The temples are greyer, the top of the beard too. How much of that colouration has happened in the last week is uncertain but what is abundantly clear is that Mike Phillips has had a week to forget.
Accused of turning up drunk to a video analysis session, he was sacked by French club Bayonne, a side he joined from the Ospreys in 2011. The club chairman, Alain Afflelou, then stuck the knife in further, going so far as to accuse the Wales and Lions scrum-half of "treason".
Phillips has since fired back his own volley, with a plan to take legal action against the club and making a statement highlighting his disappointment at Bayonne's decision and finding out about it via an interview in a French newspaper.
Whatever the outcome of such looming litigation, it leaves the 31-year-old clubless just a few games into the new season in the wake of an extended break after the British & Irish Lions' tour of Australia. For now, at least, he has a rugby home with the Welsh national team, having met up with his countrymen on Monday and trained for the past four days.

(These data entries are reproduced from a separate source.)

File: src/hw/rtl/voxel_face_culling_mesher_unit_assert.svh
// Assertion macros shared by the mesher RTL.
// Uses clk_i and rst_ni of the including module for the default form.
`ifndef VOXEL_FACE_CULLING_MESHER_UNIT_ASSERT_SVH
`define VOXEL_FACE_CULLING_MESHER_UNIT_ASSERT_SVH

// check prop on every rising edge of clk, off while rst_n is low
`define VFM_ASSERT_CLK(label, clk, rst_n, prop) \
  label: assert property (@(posedge clk) disable iff (!rst_n) prop) \
    else $error("mesher assertion failed");

// default clock and reset of the module
`define VFM_ASSERT(label, prop) `VFM_ASSERT_CLK(label, clk_i, rst_ni, prop)

`endif

File: src/hw/rtl/vfm_pkg.sv
// Shared types and constants of the voxel face culling mesher.
// No dependencies.
package vfm_pkg;

  localparam int EDGE_DEF       = 16;
  localparam int ATLAS_ROWS_DEF = 19;
  localparam int TYPE_COUNT_DEF = 256;
  localparam int FIFO_DEPTH     = 4;

  localparam logic [14:0] COUNT_MAX = 15'h7FFF;

  localparam logic [1:0] CFG_ORIGIN_X = 2'd0;
  localparam logic [1:0] CFG_ORIGIN_Y = 2'd1;
  localparam logic [1:0] CFG_ORIGIN_Z = 2'd2;

  typedef enum logic [1:0] {
    KIND_WRITE_CELL = 2'd0,
    KIND_SET_ROW    = 2'd1,
    KIND_MESH       = 2'd2,
    KIND_BEGIN      = 2'd3
  } kind_e;

  typedef enum logic [2:0] {
    FACE_POS_X = 3'd0,
    FACE_NEG_X = 3'd1,
    FACE_POS_Y = 3'd2,
    FACE_NEG_Y = 3'd3,
    FACE_POS_Z = 3'd4,
    FACE_NEG_Z = 3'd5
  } face_e;

  typedef enum logic [1:0] {
    ST_IDLE,
    ST_CENTER,
    ST_SCAN,
    ST_EMIT
  } st_e;

  typedef struct packed {
    kind_e       kind;
    logic [3:0]  x;
    logic [3:0]  y;
    logic [3:0]  z;
    logic [7:0]  block_type;
    logic [4:0]  row;
  } cmd_t;

  typedef struct packed {
    logic [16:0] base_vertex;
    logic [4:0]  row_bottom;
    logic [4:0]  row_top;
    logic [2:0]  face_index;
    logic [21:0] world_z;
    logic [21:0] world_y;
    logic [21:0] world_x;
  } face_rec_t;

endpackage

There is no denying that his future is on his mind, and that it is a subject he is uneasy discussing. "It's frustrating the way it finished, obviously," he said just over a week before Wales take on South Africa in the first of four autumn internationals. "But I can't really talk about it for legal reasons. I'm just moving on, as a professional sportsman that's what you have to do, really.
"I'm in a situation I didn't expect to be in and I'm going to have to deal with it. My focus is purely on training well and performing well in training and making sure I'm up to speed with things. I'm feeling fit and strong. That's what I'm really thinking about."
Phillips is maybe not quite a Jekyll and Hyde character but there have been times where he appears to be a magnet for trouble off the field. He was handed a 10-day suspension in September 2012 by Bayonne after an unsanctioned night out following a match, while the previous summer there was a scuffle with a doorman in Cardiff city centre in the early hours of the morning.
In one interview during the Lions tour he even said: "Sometimes I can't work myself out." But he insists his mind is fully focused on the job in hand with Wales, namely overturning their poor record against southern hemisphere nations.
For all their success in the Six Nations and their often breathtaking play at the last World Cup, Wales under Warren Gatland have won just one out of their 22 matches against teams from the other side of the world.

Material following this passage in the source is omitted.